TASK STATEMENT:
Search for the word "assign" in the entries. Each line that holds it should be copied.

[[ DATASET EXTRACT open ]]

$ cat src/control_unit.sv
`timescale 1ns/1ns

module control_unit import arch_defs_pkg::*; (
    input  logic          clk,
    input  logic          reset,
    input  opcode_t       opcode,
    input  logic [2:0]    flags,
    output control_word_t control_word,
    output logic          halted
);

    fsm_state_t    current_state;
    fsm_state_t    next_state;
    microstep_t    current_microstep;
    microstep_t    next_microstep;
    logic [1:0]    byte_count;
    logic [1:0]    next_byte_count;
    logic [1:0]    num_operand_bytes;
    logic          opcode_known;
    control_word_t rom_word;
    logic          jump_test;
    logic          jump_taken;

    // ================================================
    // Operand count per opcode
    always_comb begin
        opcode_known = 1'b1;
        num_operand_bytes = 2'd0;
        case (opcode)
            NOP, HLT, ADD_B, ADD_C, ADC_B, ADC_C, SUB_B, SUB_C,
            SBC_B, SBC_C, INR_A, DCR_A, ANA_B, ANA_C: num_operand_bytes = 2'd0;
            LDI_A, LDI_B, LDI_C, ANI:                 num_operand_bytes = 2'd1;
            JMP, JZ, JNZ, JN, LDA:                    num_operand_bytes = 2'd2;
            default:                                  opcode_known = 1'b0;
        endcase
    end

    // ================================================
    // Microcode ROM, eight steps per opcode
    function automatic control_word_t ucode(opcode_t op, microstep_t ms);
        control_word_t cw;
        cw = '0;
        case (op)
            NOP: cw.last_step = 1'b1;
            HLT: cw.halt = 1'b1;
            LDI_A, LDI_B, LDI_C: begin
                cw.oe_temp_1 = 1'b1;
                cw.load_a = (op == LDI_A);
                cw.load_b = (op == LDI_B);
                cw.load_c = (op == LDI_C);
                cw.load_flags = 1'b1;
                cw.load_sets_zn = 1'b1;
                cw.last_step = 1'b1;
            end
            LDA: begin
                case (ms)
                    MS0: cw.oe_temp_1 = 1'b1;
                    MS1: begin
                        cw.oe_temp_1 = 1'b1;
                        cw.load_mar_addr_low = 1'b1;
                    end
                    MS2: cw.oe_temp_2 = 1'b1;
                    MS3: begin
                        cw.oe_temp_2 = 1'b1;
                        cw.load_mar_addr_high = 1'b1;
                    end
                    MS4: cw.oe_ram = 1'b1;           // RAM read in flight
                    default: begin
                        cw.oe_ram = 1'b1;
                        cw.load_a = 1'b1;
                        cw.load_flags = 1'b1;
                        cw.load_sets_zn = 1'b1;
                        cw.last_step = 1'b1;
                    end
                endcase
            end
            JMP, JZ, JNZ, JN: begin
                // Condition is tested on both steps
                cw.check_zero = (op == JZ);
                cw.check_not_zero = (op == JNZ);
                cw.check_negative = (op == JN);
                if (ms == MS0) begin
                    cw.oe_temp_1 = 1'b1;
                    cw.load_pc_low_byte = 1'b1;
                end else begin
                    cw.oe_temp_2 = 1'b1;
                    cw.load_pc_high_byte = 1'b1;
                    cw.last_step = 1'b1;
                end
            end
            ADD_B, ADD_C, ADC_B, ADC_C, SUB_B, SUB_C, SBC_B, SBC_C,
            INR_A, DCR_A, ANA_B, ANA_C, ANI: begin
                if (ms == MS0) begin
                    case (op)
                        ADD_B, ADD_C: cw.alu_op = ALU_ADD;
                        ADC_B, ADC_C: cw.alu_op = ALU_ADC;
                        SUB_B, SUB_C: cw.alu_op = ALU_SUB;
                        SBC_B, SBC_C: cw.alu_op = ALU_SBC;
                        INR_A:        cw.alu_op = ALU_INR;
                        DCR_A:        cw.alu_op = ALU_DCR;
                        default:      cw.alu_op = ALU_AND;
                    endcase
                    case (op)
                        ADD_C, ADC_C, SUB_C, SBC_C, ANA_C: cw.alu_src = SRC_C;
                        ANI:                               cw.alu_src = SRC_TEMP1;
                        default:                           cw.alu_src = SRC_B;
                    endcase
                end else begin
                    cw.oe_alu = 1'b1;                // Write back ALU result
                    cw.load_a = 1'b1;
                    cw.load_flags = 1'b1;
                    cw.last_step = 1'b1;
                end
            end
            default: cw = '0;
        endcase
        return cw;
    endfunction

    assign rom_word = ucode(opcode, current_microstep);

    assign jump_test = rom_word.check_zero || rom_word.check_not_zero ||
                       rom_word.check_carry || rom_word.check_negative;
    assign jump_taken = (rom_word.check_zero && flags[FLAG_ZERO]) ||
                        (rom_word.check_not_zero && !flags[FLAG_ZERO]) ||
                        (rom_word.check_carry && flags[FLAG_CARRY]) ||
                        (rom_word.check_negative && flags[FLAG_NEG]);

    assign halted = (current_state == S_HALT);

    // ================================================
    // State registers
    always_ff @(posedge clk) begin
        if (reset) begin
            current_state <= S_RESET;
            current_microstep <= MS0;
            byte_count <= 2'd0;
        end else begin
            current_state <= next_state;
            current_microstep <= next_microstep;
            byte_count <= next_byte_count;
        end
    end

    // ================================================
    // Fetch and execute sequencing
    always_comb begin
        next_state = current_state;
        next_microstep = current_microstep;
        next_byte_count = byte_count;
        control_word = '0;
        case (current_state)
            S_RESET: next_state = S_INIT;
            S_INIT: begin
                control_word.load_origin = 1'b1;
                next_state = S_LATCH_ADDR;
            end
            S_LATCH_ADDR: begin
                control_word.load_mar_pc = 1'b1;
                next_state = S_READ_BYTE;
            end
            S_READ_BYTE: next_state = S_LATCH_BYTE;  // RAM latency
            S_LATCH_BYTE: begin
                control_word.oe_ram = 1'b1;
                control_word.pc_enable = 1'b1;
                case (byte_count)
                    2'd0:    control_word.load_ir = 1'b1;
                    2'd1:    control_word.load_temp_1 = 1'b1;
                    default: control_word.load_temp_2 = 1'b1;
                endcase
                next_byte_count = byte_count + 2'd1;
                next_state = S_CHK_MORE_BYTES;
            end
            S_CHK_MORE_BYTES: begin
                if (!opcode_known) begin
                    next_state = S_HALT;
                end else if (byte_count > num_operand_bytes) begin
                    next_state = S_EXECUTE;
                    next_byte_count = 2'd0;
                end else begin
                    next_state = S_LATCH_ADDR;
                end
            end
            S_EXECUTE: begin
                control_word = rom_word;
                if (rom_word.halt) begin
                    next_state = S_HALT;
                    next_microstep = MS0;
                end else if (jump_test && !jump_taken) begin
                    control_word.load_pc_low_byte = 1'b0;   // Not taken
                    control_word.load_pc_high_byte = 1'b0;
                    next_state = S_LATCH_ADDR;
                    next_microstep = MS0;
                end else if (rom_word.last_step) begin
                    next_state = S_LATCH_ADDR;
                    next_microstep = MS0;
                end else begin
                    next_microstep = microstep_t'(current_microstep + 3'd1);
                end
            end
            default: next_state = S_HALT;            // Halt holds here
        endcase
    end

endmodule

$ cat src/datapath.sv
`timescale 1ns/1ns

module datapath import arch_defs_pkg::*; (
    input  logic          clk,
    input  logic          reset,
    input  control_word_t control_word,
    input  logic [7:0]    ram_rdata,
    input  logic [7:0]    alu_result,
    input  logic [2:0]    alu_flags,
    output logic [15:0]   mem_addr,
    output logic [7:0]    alu_operand_a,
    output logic [7:0]    alu_operand_b,
    output opcode_t       opcode,
    output logic [2:0]    flags,
    output cpu_state_t    state
);

    logic [7:0]  bus;
    logic [7:0]  reg_a;
    logic [7:0]  reg_b;
    logic [7:0]  reg_c;
    logic [7:0]  temp_1;
    logic [7:0]  temp_2;
    logic [15:0] pc;
    logic [15:0] mar;

    // ================================================
    // Internal bus, one driver per cycle
    always_comb begin
        if (control_word.oe_alu)         bus = alu_result;
        else if (control_word.oe_ram)    bus = ram_rdata;
        else if (control_word.oe_temp_1) bus = temp_1;
        else if (control_word.oe_temp_2) bus = temp_2;
        else                             bus = 8'd0;
    end

    always_comb begin
        case (control_word.alu_src)
            SRC_C:     alu_operand_b = reg_c;
            SRC_TEMP1: alu_operand_b = temp_1;
            default:   alu_operand_b = reg_b;
        endcase
    end

    // ================================================
    // Architectural registers
    always_ff @(posedge clk) begin
        if (reset) begin
            reg_a <= 8'd0;
            reg_b <= 8'd0;
            reg_c <= 8'd0;
            flags <= 3'b000;
            opcode <= NOP;
            pc <= 16'd0;
            mar <= 16'd0;
        end else begin
            if (control_word.load_a) reg_a <= bus;
            if (control_word.load_b) reg_b <= bus;
            if (control_word.load_c) reg_c <= bus;
            if (control_word.load_ir) opcode <= opcode_t'(bus);
            if (control_word.load_flags) begin
                if (control_word.load_sets_zn) begin
                    flags[FLAG_ZERO] <= (bus == 8'd0);   // Carry untouched
                    flags[FLAG_NEG] <= bus[7];
                end else begin
                    flags <= alu_flags;
                end
            end
            if (control_word.load_origin) pc <= 16'd0;
            else if (control_word.load_pc_low_byte) pc[7:0] <= bus;
            else if (control_word.load_pc_high_byte) pc[15:8] <= bus;
            else if (control_word.pc_enable) pc <= pc + 16'd1;
            if (control_word.load_mar_pc) mar <= pc;
            if (control_word.load_mar_addr_low) mar[7:0] <= bus;
            if (control_word.load_mar_addr_high) mar[15:8] <= bus;
        end
    end

    // Operand temporaries
    always_ff @(posedge clk) begin
        if (control_word.load_temp_1) temp_1 <= bus;
        if (control_word.load_temp_2) temp_2 <= bus;
    end

    assign mem_addr = mar;
    assign alu_operand_a = reg_a;
    assign state = '{a: reg_a, b: reg_b, c: reg_c, flags: flags, pc: pc};

endmodule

[[ DATASET EXTRACT closed ]]

RESPONSE TO THE TASK:
    assign rom_word = ucode(opcode, current_microstep);
    assign jump_test = rom_word.check_zero || rom_word.check_not_zero ||
    assign jump_taken = (rom_word.check_zero && flags[FLAG_ZERO]) ||
    assign halted = (current_state == S_HALT);
    assign mem_addr = mar;
    assign alu_operand_a = reg_a;
    assign state = '{a: reg_a, b: reg_b, c: reg_c, flags: flags, pc: pc};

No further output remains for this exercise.